START DATASET CONTENT

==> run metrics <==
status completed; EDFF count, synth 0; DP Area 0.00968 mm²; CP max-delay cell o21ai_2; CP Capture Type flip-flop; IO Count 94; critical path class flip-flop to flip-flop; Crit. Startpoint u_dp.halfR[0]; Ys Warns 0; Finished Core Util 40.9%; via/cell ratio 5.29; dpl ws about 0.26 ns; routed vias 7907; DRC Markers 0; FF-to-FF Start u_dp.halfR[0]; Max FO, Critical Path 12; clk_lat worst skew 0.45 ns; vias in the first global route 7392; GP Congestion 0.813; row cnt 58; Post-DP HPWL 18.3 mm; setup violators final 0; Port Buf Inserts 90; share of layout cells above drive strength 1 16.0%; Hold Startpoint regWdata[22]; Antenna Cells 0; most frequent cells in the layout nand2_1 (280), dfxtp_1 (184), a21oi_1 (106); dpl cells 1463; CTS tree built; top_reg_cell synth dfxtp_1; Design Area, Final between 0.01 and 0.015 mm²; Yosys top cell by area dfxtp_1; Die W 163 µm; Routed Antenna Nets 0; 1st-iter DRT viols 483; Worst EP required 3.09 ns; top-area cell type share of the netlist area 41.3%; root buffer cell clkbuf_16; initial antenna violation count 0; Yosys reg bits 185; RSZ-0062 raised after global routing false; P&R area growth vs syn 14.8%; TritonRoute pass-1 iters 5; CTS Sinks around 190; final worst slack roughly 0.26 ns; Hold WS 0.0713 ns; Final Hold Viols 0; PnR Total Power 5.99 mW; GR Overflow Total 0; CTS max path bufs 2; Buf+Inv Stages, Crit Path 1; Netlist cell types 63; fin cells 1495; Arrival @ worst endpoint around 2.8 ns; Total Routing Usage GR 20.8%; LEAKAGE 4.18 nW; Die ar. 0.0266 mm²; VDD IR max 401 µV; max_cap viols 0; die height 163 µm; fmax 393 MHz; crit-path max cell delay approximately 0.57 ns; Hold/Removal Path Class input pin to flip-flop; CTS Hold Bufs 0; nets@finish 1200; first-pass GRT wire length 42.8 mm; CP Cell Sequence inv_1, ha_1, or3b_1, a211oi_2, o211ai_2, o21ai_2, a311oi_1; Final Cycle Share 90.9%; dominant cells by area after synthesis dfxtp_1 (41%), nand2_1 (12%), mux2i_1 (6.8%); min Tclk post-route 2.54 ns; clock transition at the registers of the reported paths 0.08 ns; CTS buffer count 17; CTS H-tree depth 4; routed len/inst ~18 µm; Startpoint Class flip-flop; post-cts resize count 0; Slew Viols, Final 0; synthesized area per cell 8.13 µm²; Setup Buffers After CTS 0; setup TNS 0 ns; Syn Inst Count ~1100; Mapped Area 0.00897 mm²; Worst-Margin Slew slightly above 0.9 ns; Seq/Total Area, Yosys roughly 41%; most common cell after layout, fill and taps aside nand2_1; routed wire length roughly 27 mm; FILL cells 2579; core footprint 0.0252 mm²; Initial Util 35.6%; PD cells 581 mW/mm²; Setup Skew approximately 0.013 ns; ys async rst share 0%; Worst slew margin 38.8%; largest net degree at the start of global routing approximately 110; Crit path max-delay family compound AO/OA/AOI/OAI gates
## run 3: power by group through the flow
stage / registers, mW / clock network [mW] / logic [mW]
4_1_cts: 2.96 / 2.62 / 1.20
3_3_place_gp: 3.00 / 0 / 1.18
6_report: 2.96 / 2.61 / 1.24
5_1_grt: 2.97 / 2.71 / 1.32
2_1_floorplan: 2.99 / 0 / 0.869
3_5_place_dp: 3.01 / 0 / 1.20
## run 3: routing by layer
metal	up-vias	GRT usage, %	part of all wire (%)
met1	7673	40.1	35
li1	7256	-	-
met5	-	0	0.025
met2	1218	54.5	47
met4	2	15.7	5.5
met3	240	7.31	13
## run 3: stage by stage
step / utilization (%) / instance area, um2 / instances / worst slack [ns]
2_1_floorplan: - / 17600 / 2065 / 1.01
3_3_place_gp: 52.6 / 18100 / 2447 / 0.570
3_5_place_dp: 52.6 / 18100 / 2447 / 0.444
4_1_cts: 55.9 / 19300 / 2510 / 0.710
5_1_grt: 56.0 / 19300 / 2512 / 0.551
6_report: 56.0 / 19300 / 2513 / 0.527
--- src/rtl/sfc_cmd_engine.sv ---
module sfc_cmd_engine
  import sfc_pkg::*;
#(
  parameter int         ADDR_W   = 8,
  parameter int         SECT_W   = 2,
  parameter int         BUSY_CYC = 64,
  parameter logic [7:0] DEV_ID   = 8'h2C
) (
  input  logic clk,
  input  logic rst_n,
  input  logic cs_n,
  input  logic sck,
  input  logic mosi,
  output logic miso
);
  logic       rst_s1, rst_sync;
  logic       sck_fall, cs_end, byte_vld;
  logic [7:0] byte_dat;
  logic [2:0] byte_idx, bit_pos, byte_cnt;
  logic       wip, busy_start;

  logic [7:0]        op_q, op_n, out_q, out_n, wdat_q, wdat_n, rd_data;
  logic [ADDR_W-1:0] addr_q, addr_n;
  logic              ok_q, ok_n, wel_q, wel_n, pend_q, pend_n, oen_q, oen_n;
  logic [5:0]        usr_q, usr_n;
  out_src_e          src_q, src_n;

  logic [7:0] op_now, status, load_val;
  logic       ok_now, aligned, go;
  logic       wren_go, wrdi_go, prog_go, sect_go, bulk_go, wrsr_go;

  always_ff @(posedge clk or negedge rst_n) begin
    if (!rst_n) begin
      rst_s1   <= 1'b0;
      rst_sync <= 1'b0;
    end else begin
      rst_s1   <= 1'b1;
      rst_sync <= rst_s1;
    end
  end

  sfc_serial_rx u_rx (
    .clk(clk), .rst_n(rst_sync), .cs_n(cs_n), .sck(sck), .mosi(mosi),
    .sck_fall(sck_fall), .cs_end(cs_end), .byte_vld(byte_vld),
    .byte_dat(byte_dat), .byte_idx(byte_idx), .bit_pos(bit_pos),
    .byte_cnt(byte_cnt)
  );

  sfc_busy_timer #(.BUSY_CYC(BUSY_CYC)) u_busy (
    .clk(clk), .rst_n(rst_sync), .start(busy_start), .wip(wip)
  );

  sfc_byte_array #(.ADDR_W(ADDR_W), .SECT_W(SECT_W)) u_array (
    .clk(clk), .rst_n(rst_sync),
    .prog_en(prog_go), .prog_addr(addr_q), .prog_data(wdat_q),
    .sect_en(sect_go), .sect_idx(addr_q[ADDR_W-1 -: SECT_W]),
    .bulk_en(bulk_go), .rd_addr(addr_q), .rd_data(rd_data)
  );

  assign status = {usr_q, wel_q, wip};
  assign op_now = (byte_idx == 3'd0) ? byte_dat : op_q;
  assign ok_now = (byte_idx == 3'd0) ? ~wip : ok_q;

  always_comb begin
    case (src_q)
      SRC_STAT: load_val = status;
      SRC_MEM:  load_val = rd_data;
      SRC_ID:   load_val = DEV_ID;
      default:  load_val = 8'h00;
    endcase
  end

  // command acceptance at select release
  assign aligned    = (bit_pos == 3'd0) && (byte_cnt != 3'd0);
  assign go         = cs_end & aligned & ~wip;
  assign wren_go    = go & (op_q == OP_WREN);
  assign wrdi_go    = go & (op_q == OP_WRDI);
  assign prog_go    = go & wel_q & (op_q == OP_PROG)   & (byte_cnt >= 3'd5);
  assign sect_go    = go & wel_q & (op_q == OP_SERASE) & (byte_cnt >= 3'd4);
  assign bulk_go    = go & wel_q & (op_q == OP_BERASE);
  assign wrsr_go    = go & wel_q & (op_q == OP_WRSR)   & (byte_cnt >= 3'd2);
  assign busy_start = prog_go | sect_go | bulk_go | wrsr_go;

  always_comb begin
    op_n   = op_q;
    ok_n   = ok_q;
    addr_n = addr_q;
    wdat_n = wdat_q;
    pend_n = pend_q;
    src_n  = src_q;
    out_n  = out_q;
    oen_n  = oen_q;
    wel_n  = wel_q;
    usr_n  = usr_q;

    if (byte_vld) begin
      if (byte_idx == 3'd0) begin
        op_n = byte_dat;
        ok_n = ~wip;
      end
      if (byte_idx >= 3'd1 && byte_idx <= 3'd3)
        addr_n = ADDR_W'({addr_q, byte_dat});
      if ((byte_idx == 3'd1 && op_now == OP_WRSR) ||
          (byte_idx == 3'd4 && op_now == OP_PROG))
        wdat_n = byte_dat;
      if (op_now == OP_RDSR) begin
        pend_n = 1'b1;
        src_n  = SRC_STAT;
      end else if (byte_idx >= 3'd3 && ok_now && op_now == OP_READ) begin
        pend_n = 1'b1;
        src_n  = SRC_MEM;
      end else if (byte_idx >= 3'd3 && ok_now && op_now == OP_RDID) begin
        pend_n = 1'b1;
        src_n  = SRC_ID;
      end
    end

    if (sck_fall) begin
      if (pend_q) begin
        out_n  = load_val;
        oen_n  = 1'b1;
        pend_n = 1'b0;
        if (src_q == SRC_MEM) addr_n = addr_q + 1'b1;
      end else begin
        out_n = {out_q[6:0], 1'b0};
      end
    end

    if (cs_end) begin
      oen_n  = 1'b0;
      pend_n = 1'b0;
    end

    if (wren_go)               wel_n = 1'b1;
    if (wrdi_go || busy_start) wel_n = 1'b0;
    if (wrsr_go)               usr_n = wdat_q[7:2];
  end

  always_ff @(posedge clk or negedge rst_sync) begin
    if (!rst_sync) begin
      op_q   <= '0;
      ok_q   <= 1'b0;
      addr_q <= '0;
      wdat_q <= '0;
      pend_q <= 1'b0;
      src_q  <= SRC_NONE;
      out_q  <= '0;
      oen_q  <= 1'b0;
      wel_q  <= 1'b0;
      usr_q  <= '0;
    end else begin
      op_q   <= op_n;
      ok_q   <= ok_n;
      addr_q <= addr_n;
      wdat_q <= wdat_n;
      pend_q <= pend_n;
      src_q  <= src_n;
      out_q  <= out_n;
      oen_q  <= oen_n;
      wel_q  <= wel_n;
      usr_q  <= usr_n;
    end
  end

  assign miso = oen_q & out_q[7];
endmodule

--- config.mk ---
export PLATFORM = sky130hd
export DESIGN_NAME = sfc_cmd_engine
export DESIGN_NICKNAME = d
export VERILOG_FILES = /design/src/rtl/sfc_pkg.sv /design/src/rtl/sfc_serial_rx.sv /design/src/rtl/sfc_busy_timer.sv /design/src/rtl/sfc_byte_array.sv /design/src/rtl/sfc_cmd_engine.sv
export SDC_FILE = /design/constraint.sdc
export NUM_CORES = 2
export LEC_CHECK = 0
export ABC_AREA = 0
export BUFFER_PORTS_ARGS = -buffer_cell sky130_fd_sc_hd__clkbuf_2
export CORE_MARGIN = 5
export CORE_UTILIZATION = 55
export CTS_CLUSTER_SIZE = 40
export DETAILED_ROUTE_END_ITERATION = 8
export PLACE_DENSITY_LB_ADDON = 0.12
export SLEW_MARGIN = 25
export SYNTH_ARGS = -nofsm -noshare
export SYNTH_HDL_FRONTEND = slang
export SYNTH_HIERARCHICAL = 1
export SYNTH_SLANG_ARGS = --single-unit
--- constraint.sdc ---
create_clock -name clk -period 73.3 [get_ports clk]
set_clock_uncertainty 0.05 [all_clocks]
set_input_delay 14.66 -clock clk [delete_from_list [all_inputs] [get_ports clk]]
set_output_delay 14.66 -clock clk [all_outputs]
set_load 0.02 [all_outputs]
### src/rtl/dtim_pkg.sv
package dtim_pkg;
   typedef enum logic [1:0] {
      EM_OFF  = 2'd0,
      EM_ONCE = 2'd1,
      EM_LOOP = 2'd2,
      EM_RSVD = 2'd3
   } en_mode_e;

   localparam logic [1:0] TM_DUAL32 = 2'b01;

   localparam int LO_MODE_LSB = 6;
   localparam int HI_MODE_LSB = 22;

   localparam int OFS_CNT_LO = 'h10;
   localparam int OFS_CNT_HI = 'h14;
   localparam int OFS_PRD_LO = 'h18;
   localparam int OFS_PRD_HI = 'h1C;
   localparam int OFS_CTRL   = 'h20;
   localparam int OFS_CFG    = 'h24;
endpackage

### src/rtl/dtim_half.sv
module dtim_half
   import dtim_pkg::*;
#(
   parameter int W       = 32,
   parameter bit HAS_CMP = 1'b0
) (
   input  logic         clk,
   input  logic         rst_n,
   input  logic         rel,
   input  logic         tmode_ok,
   input  logic         cnt_we,
   input  logic         prd_we,
   input  logic         mode_we,
   input  logic         cmp_we,
   input  logic [W-1:0] wdata,
   input  logic [1:0]   mode_wv,
   output logic [W-1:0] cnt_o,
   output logic [W-1:0] prd_o,
   output logic [W-1:0] cmp_o,
   output logic [1:0]   mode_o,
   output logic         irq_o
);
   logic [W-1:0] cnt_q, prd_q;
   en_mode_e     mode_q;
   logic         active, prd_hit, cmp_hit, irq_q;

   assign active  = rel && tmode_ok && (mode_q == EM_ONCE || mode_q == EM_LOOP);
   assign prd_hit = active && (cnt_q == prd_q);

   generate
      if (HAS_CMP) begin : g_cmp
         logic [W-1:0] cmp_q;
         always_ff @(posedge clk or negedge rst_n) begin
            if (!rst_n)      cmp_q <= '0;
            else if (cmp_we) cmp_q <= wdata;
         end
         assign cmp_hit = active && (cnt_q == cmp_q);
         assign cmp_o   = cmp_q;

         // a match on the running count is followed by a low event
         a_r9_match_event : assert property (@(posedge clk) disable iff (!rst_n)
            (active && cnt_q == cmp_q) |=> irq_o);
      end else begin : g_nocmp
         logic unused_cmp_we;
         assign unused_cmp_we = cmp_we;
         assign cmp_hit = 1'b0;
         assign cmp_o   = '0;
      end
   endgenerate

   // counter
   always_ff @(posedge clk or negedge rst_n) begin
      if (!rst_n) begin
         cnt_q <= '0;
      end else if (!rel) begin
         cnt_q <= '0;
      end else if (cnt_we) begin
         cnt_q <= wdata;
      end else if (prd_hit) begin
         if (mode_q == EM_LOOP) cnt_q <= '0;
      end else if (active) begin
         cnt_q <= cnt_q + W'(1);
      end
   end

   // period
   always_ff @(posedge clk or negedge rst_n) begin
      if (!rst_n)      prd_q <= '0;
      else if (prd_we) prd_q <= wdata;
   end

   // mode field with hardware clear after a single-shot event
   always_ff @(posedge clk or negedge rst_n) begin
      if (!rst_n)                               mode_q <= EM_OFF;
      else if (mode_we)                         mode_q <= en_mode_e'(mode_wv);
      else if (prd_hit && mode_q == EM_ONCE)    mode_q <= EM_OFF;
   end

   always_ff @(posedge clk or negedge rst_n) begin
      if (!rst_n) irq_q <= 1'b0;
      else        irq_q <= prd_hit || cmp_hit;
   end

   assign cnt_o  = cnt_q;
   assign prd_o  = prd_q;
   assign mode_o = mode_q;
   assign irq_o  = irq_q;

   // a half in reset sits at zero
   a_r3_reset_hold : assert property (@(posedge clk) disable iff (!rst_n)
      !rel |=> (cnt_o == '0));

   // a wrong timer-mode freezes the count unless software writes it
   a_r4_mode_gate : assert property (@(posedge clk) disable iff (!rst_n)
      (rel && !tmode_ok && !cnt_we) |=> $stable(cnt_o));

   // single-shot stops at the period and clears its mode
   a_r6_once_stop : assert property (@(posedge clk) disable iff (!rst_n)
      (active && mode_q == EM_ONCE && cnt_q == prd_q && !cnt_we && !mode_we)
      |=> (mode_o == 2'd0 && $stable(cnt_o) && irq_o));

   // auto-reload returns to zero and raises the event
   a_r7_loop_wrap : assert property (@(posedge clk) disable iff (!rst_n)
      (active && mode_q == EM_LOOP && cnt_q == prd_q && !cnt_we)
      |=> (cnt_o == '0 && irq_o));

   // an event only follows a cycle in which the half was counting
   a_r1_irq_cause : assert property (@(posedge clk) disable iff (!rst_n)
      irq_o |-> $past(active));
endmodule

### src/rtl/dtim_bus.sv
module dtim_bus
   import dtim_pkg::*;
#(
   parameter int ADDR_W  = 8,
   parameter int DATA_W  = 32,
   parameter bit CMP_EN  = 1'b1,
   parameter int CMP_OFS = 'h30
) (
   input  logic                   clk,
   input  logic                   rst_n,
   input  logic [ADDR_W-1:0]      addr,
   input  logic [DATA_W-1:0]      wdata,
   input  logic                   wr_en,
   input  logic                   rd_en,
   output logic [DATA_W-1:0]      rdata,
   input  logic [1:0][DATA_W-1:0] cnt_i,
   input  logic [1:0][DATA_W-1:0] prd_i,
   input  logic [1:0][DATA_W-1:0] cmp_i,
   input  logic [1:0][1:0]        mode_i,
   output logic [1:0]             cnt_we,
   output logic [1:0]             prd_we,
   output logic [1:0]             mode_we,
   output logic [1:0][1:0]        mode_wv,
   output logic                   cmp_we,
   output logic [1:0]             rel,
   output logic                   tmode_ok
);
   localparam int CFG_W = 4;

   logic [1:0] cfg_rel_q;
   logic [1:0] cfg_tm_q;

   logic sel_cnt_lo, sel_cnt_hi, sel_prd_lo, sel_prd_hi, sel_ctrl, sel_cfg, sel_cmp;

   assign sel_cnt_lo = (addr == ADDR_W'(OFS_CNT_LO));
   assign sel_cnt_hi = (addr == ADDR_W'(OFS_CNT_HI));
   assign sel_prd_lo = (addr == ADDR_W'(OFS_PRD_LO));
   assign sel_prd_hi = (addr == ADDR_W'(OFS_PRD_HI));
   assign sel_ctrl   = (addr == ADDR_W'(OFS_CTRL));
   assign sel_cfg    = (addr == ADDR_W'(OFS_CFG));
   assign sel_cmp    = CMP_EN && (addr == ADDR_W'(CMP_OFS));

   assign cnt_we  = {wr_en && sel_cnt_hi, wr_en && sel_cnt_lo};
   assign prd_we  = {wr_en && sel_prd_hi, wr_en && sel_prd_lo};
   assign mode_we = {2{wr_en && sel_ctrl}};
   assign mode_wv[0] = wdata[LO_MODE_LSB +: 2];
   assign mode_wv[1] = wdata[HI_MODE_LSB +: 2];
   assign cmp_we  = wr_en && sel_cmp;

   always_ff @(posedge clk or negedge rst_n) begin
      if (!rst_n) begin
         cfg_rel_q <= 2'b00;
         cfg_tm_q  <= 2'b00;
      end else if (wr_en && sel_cfg) begin
         cfg_rel_q <= wdata[1:0];
         cfg_tm_q  <= wdata[3:2];
      end
   end

   assign rel      = cfg_rel_q;
   assign tmode_ok = (cfg_tm_q == TM_DUAL32);

   always_comb begin
      rdata = '0;
      if (rd_en) begin
         if (sel_cnt_lo)      rdata = cnt_i[0];
         else if (sel_cnt_hi) rdata = cnt_i[1];
         else if (sel_prd_lo) rdata = prd_i[0];
         else if (sel_prd_hi) rdata = prd_i[1];
         else if (sel_ctrl) begin
            rdata[LO_MODE_LSB +: 2] = mode_i[0];
            rdata[HI_MODE_LSB +: 2] = mode_i[1];
         end
         else if (sel_cfg)    rdata[CFG_W-1:0] = {cfg_tm_q, cfg_rel_q};
         else if (sel_cmp)    rdata = cmp_i[0] | cmp_i[1];
      end
   end

   // an idle bus returns zero
   a_r2_idle_zero : assert property (@(posedge clk) disable iff (!rst_n)
      !rd_en |-> (rdata == '0));

   // the control word carries nothing outside the two mode fields
   a_r5_ctrl_fields : assert property (@(posedge clk) disable iff (!rst_n)
      (rd_en && sel_ctrl) |-> ((rdata & ~((DATA_W'(3) << LO_MODE_LSB) |
                                          (DATA_W'(3) << HI_MODE_LSB))) == '0));
endmodule
[src/rtl/can_eo_pkg.sv]
package can_eo_pkg;

  typedef enum logic [2:0] {
    ST_IDLE   = 3'd0,
    ST_FLAG   = 3'd1,
    ST_SUPER  = 3'd2,
    ST_DELIM  = 3'd3,
    ST_REJOIN = 3'd4
  } eo_state_e;

  function automatic int max3(input int a, input int b, input int c);
    int m;
    m = (a > b) ? a : b;
    return (m > c) ? m : c;
  endfunction

endpackage

[src/rtl/can_eo_trigger.sv]
// Decides when a frame starts and enforces the back-to-back overload limit.
module can_eo_trigger #(
  parameter int MAX_OVL = 2,
  localparam int OW = $clog2(MAX_OVL + 1)
) (
  input  logic          clk,
  input  logic          rst,
  input  logic          bit_tick,
  input  logic          idle,
  input  logic          rx_bit,
  input  logic          err_det,
  input  logic          in_ifs,
  input  logic          not_ready,
  output logic          start_err,
  output logic          start_ovl,
  output logic [OW-1:0] ovl_count
);
  logic ovl_want;
  logic ovl_room;

  assign ovl_want  = in_ifs && (!rx_bit || not_ready);
  assign ovl_room  = ovl_count < OW'(MAX_OVL);
  assign start_err = bit_tick && idle && err_det;
  assign start_ovl = bit_tick && idle && !err_det && ovl_want && ovl_room;

  always_ff @(posedge clk) begin
    if (rst) begin
      ovl_count <= '0;
    end else if (bit_tick && idle) begin
      if (!in_ifs)        ovl_count <= '0;
      else if (start_ovl) ovl_count <= ovl_count + OW'(1);
    end
  end
endmodule
File: src/rtl/xchg_pkg.sv
package xchg_pkg;
  localparam int unsigned NUM_BANKS = 2;
  localparam int unsigned NUM_LATCH = 2 * NUM_BANKS;
  typedef enum logic {RET_B2 = 1'b0, RET_B1 = 1'b1} ret_sel_e;
endpackage

File: src/rtl/xchg_latch.sv
// Transparent latch, clocked equivalent: pass-through while en_i, else hold.
module xchg_latch #(
  parameter int unsigned W = 12
) (
  input  logic         clk_i,
  input  logic         rst_ni,
  input  logic         en_i,
  input  logic [W-1:0] d_i,
  output logic [W-1:0] q_o
);
  logic [W-1:0] hold_q;

  always_ff @(posedge clk_i or negedge rst_ni) begin
    if (!rst_ni)   hold_q <= '0;
    else if (en_i) hold_q <= d_i;
  end

  assign q_o = en_i ? d_i : hold_q;
endmodule

File: src/rtl/xchg_ret_mux.sv
module xchg_ret_mux #(
  parameter int unsigned W = 12
) (
  input  xchg_pkg::ret_sel_e sel_i,
  input  logic [W-1:0]       b1_i,
  input  logic [W-1:0]       b2_i,
  output logic [W-1:0]       y_o
);
  always_comb begin
    unique case (sel_i)
      xchg_pkg::RET_B1: y_o = b1_i;
      default:          y_o = b2_i;
    endcase
  end
endmodule

File: src/rtl/xchg_port_drv.sv
// Split-port driver: data forced to zero when released.
module xchg_port_drv #(
  parameter int unsigned W = 12
) (
  input  logic         oe_ni,
  input  logic [W-1:0] d_i,
  output logic [W-1:0] d_o,
  output logic         oe_o
);
  assign oe_o = ~oe_ni;
  assign d_o  = oe_ni ? '0 : d_i;
endmodule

END DATASET CONTENT

▶ _TASK DETAILS_
Within the listing above, locate the line containing "stage / registers, mW" and the line containing "## run 3: routing by layer". Reproduce those two lines and all lines between them exactly, with nothing added.

▶ _YOUR SOLUTION_
stage / registers, mW / clock network [mW] / logic [mW]
4_1_cts: 2.96 / 2.62 / 1.20
3_3_place_gp: 3.00 / 0 / 1.18
6_report: 2.96 / 2.61 / 1.24
5_1_grt: 2.97 / 2.71 / 1.32
2_1_floorplan: 2.99 / 0 / 0.869
3_5_place_dp: 3.01 / 0 / 1.20
## run 3: routing by layer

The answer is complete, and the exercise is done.